Menurut HNW pencatatan dua sistem almanak proklamasi kemerdekaan RI menjadi bukti betapa kebhinnekaan bangsa Indonesia telah berlangsung bahkan sebelum lahirnya bangsa Indonesia merdeka.
Lebih lanjut HNW menuturkan bagaimana Sidang BPUPKI 31 Mei s.d. 1 Juni 1945 yang diwarnai pidato tentang Pancasila sebagai dasar dan ideologi negara telah melahirkan dua poros ideologi besar yakni kebangsaan dan keagamaan Islam.
Kendati demikian kedua poros itu tak serta merta saling membelah dan memisahkan, malahan masing-masing berkemauan untuk mengupayakan kompromi agar kebhinnekaan menjelma menjadi tunggal ika.
Kompromi itu sudah tercermin nyata ketika Bung Karno mengusulkan perubahan komposisi anggota panitia kecil yang semula berupa Panitia Delapan yang enam di antaranya berasal dari poros kebangsaan dan hanya dua dari poros keagamaan.
"Bung Karno memperlihatkan kenegarawanannya, mengubah Panitia Delapan menjadi Panitia Sembilan dengan mengakomodir semua kelompok," tutur HNW.
HNW menyebutkan Panitia Sembilan berisikan empat orang perwakilan poros kebangsaan yakni Soekarno, Mohammad Hatta, Mohammad Yamin, dan Achmad Soebardjo disertai satu perwakilan kebangsaan Nasrani yakni A.A. Maramis.
Kemudian empat lainnya dari poros keagamaan Islam uakni KH Wahid Hasyim, Abdoel Kahar Moezakir, Abikoesno Tjokrosoejoso, dan H. Agus Salim.
"Kelompok Sembilan menghasilkan kompromi tentang Pancasila pada 22 Juni, dan dikenal sebagai Piagam Jakarta," katanya.
Belakangan hasil kompromi Pancasila 22 Juni itu diprotes oleh masyarakat Indonesia Timur yang kembali direspon sarat kenegarawanan, kata HNW.
Dengan mengedepankan maslahat terbesar, lanjut HNW, keberatan tersebut diterima sehingga lahir kesepakatan final Pancasila 18 Agustus yang sila pertamanya berbunyi Ketuhanan Yang Maha Esa.
Oleh karena itu HNW menekankan pentingnya pemahaman terhadap Empat Pilar MPR RI, bukan saja untuk memupuk sejarah tetapi juga agar bisa melanjutkan keteladanan serta kemampuan untuk mengawal dan mengawasi perjalanan kebangsaan.
"Agar bila ada yang menyimpang bisa diluruskan.

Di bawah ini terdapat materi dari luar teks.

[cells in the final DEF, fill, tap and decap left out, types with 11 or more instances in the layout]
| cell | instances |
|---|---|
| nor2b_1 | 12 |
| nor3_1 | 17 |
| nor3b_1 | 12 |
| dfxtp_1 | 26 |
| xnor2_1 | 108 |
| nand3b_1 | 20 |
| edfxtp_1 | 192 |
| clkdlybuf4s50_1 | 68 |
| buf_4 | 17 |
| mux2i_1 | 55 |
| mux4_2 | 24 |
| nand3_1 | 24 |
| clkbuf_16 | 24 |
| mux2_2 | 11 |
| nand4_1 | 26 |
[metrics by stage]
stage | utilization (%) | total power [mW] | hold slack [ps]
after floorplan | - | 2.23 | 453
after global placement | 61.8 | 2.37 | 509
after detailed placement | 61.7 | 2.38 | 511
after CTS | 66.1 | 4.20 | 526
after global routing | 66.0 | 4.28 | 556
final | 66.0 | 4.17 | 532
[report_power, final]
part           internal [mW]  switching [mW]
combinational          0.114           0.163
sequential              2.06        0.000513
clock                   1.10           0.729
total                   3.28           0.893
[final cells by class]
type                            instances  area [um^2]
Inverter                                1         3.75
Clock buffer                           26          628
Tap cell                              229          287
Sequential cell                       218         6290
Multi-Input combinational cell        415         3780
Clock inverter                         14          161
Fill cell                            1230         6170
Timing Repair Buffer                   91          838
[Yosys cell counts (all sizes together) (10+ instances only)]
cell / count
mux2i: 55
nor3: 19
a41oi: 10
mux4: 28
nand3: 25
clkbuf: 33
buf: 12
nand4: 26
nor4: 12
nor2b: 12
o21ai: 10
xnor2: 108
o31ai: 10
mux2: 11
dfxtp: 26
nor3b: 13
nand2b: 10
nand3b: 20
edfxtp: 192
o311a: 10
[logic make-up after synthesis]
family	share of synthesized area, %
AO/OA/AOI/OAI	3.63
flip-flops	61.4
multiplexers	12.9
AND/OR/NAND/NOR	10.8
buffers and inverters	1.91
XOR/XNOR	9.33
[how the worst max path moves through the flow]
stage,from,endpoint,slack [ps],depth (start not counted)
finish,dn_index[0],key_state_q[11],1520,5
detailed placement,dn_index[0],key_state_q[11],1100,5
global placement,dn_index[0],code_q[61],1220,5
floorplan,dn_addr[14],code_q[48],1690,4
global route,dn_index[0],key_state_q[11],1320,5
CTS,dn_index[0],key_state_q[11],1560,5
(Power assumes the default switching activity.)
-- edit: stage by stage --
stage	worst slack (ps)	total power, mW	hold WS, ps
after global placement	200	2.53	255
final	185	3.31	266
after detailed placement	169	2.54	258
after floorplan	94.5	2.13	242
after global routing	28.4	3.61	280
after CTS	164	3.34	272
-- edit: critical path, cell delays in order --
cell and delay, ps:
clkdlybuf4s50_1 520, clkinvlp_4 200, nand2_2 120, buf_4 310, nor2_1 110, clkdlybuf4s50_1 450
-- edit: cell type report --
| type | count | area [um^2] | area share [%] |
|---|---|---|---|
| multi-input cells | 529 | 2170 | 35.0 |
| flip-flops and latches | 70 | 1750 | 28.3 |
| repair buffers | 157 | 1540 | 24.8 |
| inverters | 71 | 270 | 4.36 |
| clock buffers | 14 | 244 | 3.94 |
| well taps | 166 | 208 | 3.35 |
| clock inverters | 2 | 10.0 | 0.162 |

Agar bila ada masalah bisa dicarikan solusinya. Agar mampu menjawab tantangan dan peluang zaman tanpa kehilangan jati diri sebagai Bangsa dan Negara Indonesia. Agar dengan demikian cita-cita proklamasi dan reformasi selalu dapat diperjuangkan dan diwujudkan," pungkas HNW.